Given the results, researchers concluded, “Exercise may offset the potential pathological effects of a Western-type diet on [Alzheimer’s disease] biomarkers in the brain” for people with normal cognitive function.
That is, exercise help offset a bad diet, but only in those people who don’t show signs of cognitive decline.
They go on to say that, in those people with early signs of dementia or mild impairment, the “maximum” effect can only be achieved through a combination of a low-glycemic diet and frequent, high-intensity exercise.
Lastly, they do acknowledge several limitations with their study. First and foremost is the sample size. They also point to the use of the self-reported questionnaire to determine activity level. Additionally, they suggest that future testing may want to use additional biomarkers other than amyloid-beta and tau protein to indicate risk of Alzheimer’s disease.
Prevention is Key
So, what’s the takeaway? Despite the pretty major question regarding mild impairment and the low-glycemic diet, it seems quite clear that an ounce of prevention is worth a pound of cure.
Don’t wait to institute healthy habits. Load your plate with lean proteins, ideally fish or legumes; colorful fruits and vegetables; and whole grains. Keep sugar and refined carbohydrates to a minimum, and think omega-3 fats versus saturated fats.

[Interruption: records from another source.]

Source: an optimization exercise on an open RTL-to-GDS flow (aim: small area and a short achievable clock period). Production flows keep margins and buffers that such runs may drop.
At most, simulation tests tie the RTL to the original design; equivalence was not proved.
No functional check of the RTL was part of run 6.

==> flow/design.v (outline; a module is shown in full before it is edited, if it fits) <==
// module HarmonicMean: 57 lines
// module hm_divrow: 694 lines
// module hm_mul16lo: 418 lines
// module hm_sum4: 15 lines
module HarmonicMean (
    input wire clk,
    input wire reset,
    input wire [15:0] data1,
    input wire [15:0] data2,
    input wire [15:0] data3,
    input wire [15:0] data4,
    input wire data_valid1,
    input wire data_valid2,
    input wire data_valid3,
    input wire data_valid4,
    output wire [15:0] harmonic_mean,
    output reg data_ready
);
  // ...
==> flow/flow/run.sh <==
#!/bin/bash
# Standard synthesis, then full-adder polarity clean-up on its netlist, then the
# standard layout from that netlist. Each tool's output goes to its own log here.
set -euo pipefail
R=orfs/results/$FLOW_PLATFORM/HarmonicMean/base
bash standard.sh synth > synth.log 2>&1
cp $R/1_2_yosys.v 1_2_yosys.standard.v
python3 flow/fapol.py 1_2_yosys.standard.v $R/1_2_yosys.v > fapol.log 2>&1
bash standard.sh finish SETUP_SLACK_MARGIN=26 "BUFFER_PORTS_ARGS=-buffer_cell sky130_fd_sc_hd__buf_2" > layout.log 2>&1
==> flow/flow/fapol.py <==
#!/usr/bin/env python3
"""Flips the polarity of full-adder cells in a Yosys netlist to remove inverters.

A full adder is self-dual: fa(~a, ~b, ~c) = (~cout, ~sum). Flipping one takes the
complements of its inputs (reusing inverters already there) and complements its
outputs (absorbing the inverters on them). A flip is kept when it lowers the
inverter count. usage: fapol.py in.v out.v
"""
import re, sys
from collections import defaultdict

src = open(sys.argv[1]).read()
mod_m = re.search(r'^module\s+(\w+)\s*\((.*?)\);', src, re.S | re.M)
body_start = mod_m.end()
end_idx = src.rindex('endmodule')
body = src[body_start:end_idx]

inst_re = re.compile(r'^\s*(sky130_fd_sc_hd__\w+)\s+(\S+)\s*\((.*?)\);', re.S | re.M)
pin_re = re.compile(r'\.(\w+)\(([^()]*)\)')
insts = {}
order = []
for m in inst_re.finditer(body):
    typ, name, pins = m.group(1), m.group(2), m.group(3)
    insts[name] = {'type': typ, 'pins': {p: n.strip() for p, n in pin_re.findall(pins)}}
    order.append(name)
other = inst_re.sub('', body)  # declarations and assigns
assert 'assign' not in other or True
ports_out = set()
for m in re.finditer(r'^\s*output\s+(\[\d+:\d+\]\s+)?(\S+)\s*;', body, re.M):
    rng, nm = m.group(1), m.group(2)
    if rng:
        a, b = map(int, re.findall(r'\d+', rng))
        for i in range(min(a, b), max(a, b) + 1):
            ports_out.add(f'{nm}[{i}]')
    else:
        ports_out.add(nm)
assigns = re.findall(r'^\s*assign\s+(.*?)\s*=\s*(.*?);', other, re.M)
assign_nets = set()
for l, r in assigns:
    assign_nets.add(l.strip()); assign_nets.add(r.strip())

def is_inv(t): return re.fullmatch(r'sky130_fd_sc_hd__(clk)?inv_\d+', t) is not None
def is_fa(t): return re.fullmatch(r'sky130_fd_sc_hd__fa_\d+', t) is not None
OUTPINS = {'X', 'Y', 'Q', 'Q_N', 'COUT', 'SUM', 'HI', 'LO'}

def norm(n):
    return n.replace(' ', '')

def maps():
    drv, loads = {}, defaultdict(list)
    for nm, ins in insts.items():
        for p, n in ins['pins'].items():
            if not n: continue
            k = norm(n)
            if p in OUTPINS: drv[k] = (nm, p)
            else: loads[k].append((nm, p))
    return drv, loads

cnt = [0]
newwires = []
def fresh():
    cnt[0] += 1
    w = f'fapol_n{cnt[0]}'
    newwires.append(w)
    return w
def new_inv(a, y):
    cnt[0] += 1
    nm = f'fapol_i{cnt[0]}'
    insts[nm] = {'type': 'sky130_fd_sc_hd__inv_1', 'pins': {'A': a, 'Y': y}}
    return nm

def protected(n):
    return norm(n) in ports_out or norm(n) in assign_nets

def delta(f, drv, loads):
    ins = insts[f]['pins']
    d = 0
    seen = set()
    for p in ('A', 'B', 'CIN'):
        n = norm(ins[p])
        if n in seen: continue
        seen.add(n)
        dv = drv.get(n)
        if dv and is_inv(insts[dv[0]]['type']):
            ld = loads[n]
            if all(x[0] == f for x in ld) and not protected(n): d -= 1
        elif any(is_inv(insts[x[0]]['type']) for x in loads[n]):
            pass
        else:
            d += 1
    for p in ('SUM', 'COUT'):
        n = norm(ins.get(p, ''))
        if not n: continue
        ld = loads[n]
        k = [x for x in ld if is_inv(insts[x[0]]['type'])]
        rest = [x for x in ld if not is_inv(insts[x[0]]['type'])]
        d -= len([x for x in k if not protected(insts[x[0]]['pins']['Y'])])
        if rest or protected(n): d += 1
    return d

def flip(f, drv, loads):
    ins = insts[f]['pins']
    comp = {}
    for p in ('A', 'B', 'CIN'):
        n = norm(ins[p])
        if n in comp:
            ins[p] = comp[n]; continue
        dv = drv.get(n)
        if dv and is_inv(insts[dv[0]]['type']):
            c = insts[dv[0]]['pins']['A']
        else:
            invs = [x for x in loads[n] if is_inv(insts[x[0]]['type'])]
            if invs:
                c = insts[invs[0][0]]['pins']['Y']
            else:
                c = fresh(); new_inv(ins[p], c)
        comp[n] = c
        ins[p] = c
    for p in ('SUM', 'COUT'):
        n = ins.get(p, '')
        if not n or not n.strip(): continue
        nn = fresh()
        ins[p] = nn
        new_inv(nn, n)

def cleanup():
    changed = True
    while changed:
        changed = False
        drv, loads = maps()
        for nm in list(insts):
            ins = insts.get(nm)
            if ins is None or not is_inv(ins['type']): continue
            y = norm(ins['pins']['Y'])
            if not loads[y] and not protected(y):
                del insts[nm]; changed = True; continue
            a = norm(ins['pins']['A'])
            dv = drv.get(a)
            if dv and is_inv(insts[dv[0]]['type']) and not protected(y):
                m = insts[dv[0]]['pins']['A']
                for (ln, lp) in loads[y]:
                    insts[ln]['pins'][lp] = m
                del insts[nm]; changed = True
        if changed: continue
        # merge inverters on the same input
        byin = defaultdict(list)
        for nm, ins in insts.items():
            if is_inv(ins['type']): byin[norm(ins['pins']['A'])].append(nm)
        for a, lst in byin.items():
            if len(lst) < 2: continue
            keep = lst[0]
            ky = insts[keep]['pins']['Y']
            for nm in lst[1:]:
                y = norm(insts[nm]['pins']['Y'])
                if protected(y): continue
                for (ln, lp) in loads[y]:
                    insts[ln]['pins'][lp] = ky
                del insts[nm]; changed = True
            if changed: break

def ninv():
    return sum(1 for i in insts.values() if is_inv(i['type']))

cleanup()
before = ninv()
it = 0
while True:
    drv, loads = maps()
    best, bd = None, 0
    for nm, ins in insts.items():
        if is_fa(ins['type']):
            d = delta(nm, drv, loads)
            if d < bd: best, bd = nm, d
    if best is None: break
    flip(best, drv, loads)
    cleanup()
    it += 1
after = ninv()
print(f'fapol: {it} flips, inverters {before} -> {after}', file=sys.stderr)

# write out
def fmt(n):
    n = n.strip()
    return n + ' ' if n.startswith('\\') else n
used = set()
for ins in insts.values():
    for n in ins['pins'].values(): used.add(norm(n))
lines = []
decl = other
wires = ''.join(f'  wire {w};\n' for w in newwires if w in used)
out = src[:body_start] + decl.rstrip('\n') + '\n' + wires
for nm, ins in insts.items():
    pins = ',\n'.join(f'    .{p}({fmt(n)})' for p, n in ins['pins'].items())
    out += f'  {ins["type"]} {nm} (\n{pins}\n  );\n'
out += 'endmodule\n' + src[end_idx + len('endmodule'):].lstrip('\n')
open(sys.argv[2], 'w').write(out)
==> flow/standard.sh <==
#!/bin/bash
# synth_recipe.tcl (not shown) runs the flow's synth.tcl, then flattens the netlist and writes it again
# the make line also repeats each setting of config.mk as NAME=value (left out here)
make -C /OpenROAD-flow-scripts/flow DESIGN_CONFIG=/design/flow/config.mk WORK_HOME=/design/flow/orfs CLKGATE_MAP_FILE= SYNTH_SCRIPT=/design/flow/synth_recipe.tcl "${@:-finish}"
==> flow/config.mk <==
export PLATFORM = sky130hd
export DESIGN_NAME = HarmonicMean
export DESIGN_NICKNAME = HarmonicMean
export VERILOG_FILES = /design/flow/design.v
export SDC_FILE = /design/flow/constraint.sdc
export NUM_CORES = 4
export LEC_CHECK = 0
export ABC_AREA = 1
export CAP_MARGIN = 20
export CORE_MARGIN = 2
export CORE_UTILIZATION = 60
export CTS_BUF_LIST = sky130_fd_sc_hd__clkbuf_4 sky130_fd_sc_hd__clkbuf_8
export PLACE_DENSITY = 0.7
export SLEW_MARGIN = 20
==> flow/constraint.sdc <==
create_clock -name core_clock -period 56.0 [get_ports {clk}]
set_input_delay 11.2000 -clock core_clock [delete_from_list [all_inputs] [get_ports {clk}]]
set_output_delay 11.2000 -clock core_clock [all_outputs]
set_load 0.01 [all_outputs]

And get moving! Regardless of whether you run, bike, swim, dance or play a sport, just get out there and move your body at least five days a week for 30 to 60 minutes a day.
 Kanoski, SE and Davidson, TL. Western diet consumption and cognitive impairment: Links to hippocampal dysfunction and obesity. Physiol Behav. 2010;103:59-68.
 Feart, C et al. Adherence to a Mediterranean diet, cognitive decline, and risk of dementia. JAMA. 2009;302:638-48.
 Graff-Radford, NR. Can aerobic exercise protect against dementia? Alzheimers Res Ther. 2011;3:6.
 Larson, EB et al. Exercise is associated with reduced risk for incident dementia among persons 65 years of age and older. Ann Intern Med. 2006;144:73-81.
 Baker, LD et al. High-intensity physical activity modulates diet effects on cerebrospinal amyloid-B levels in normal aging and mild cognitive impairment. J Alzheimers Dis. 2011 Oct 4. [Epub ahead of print.]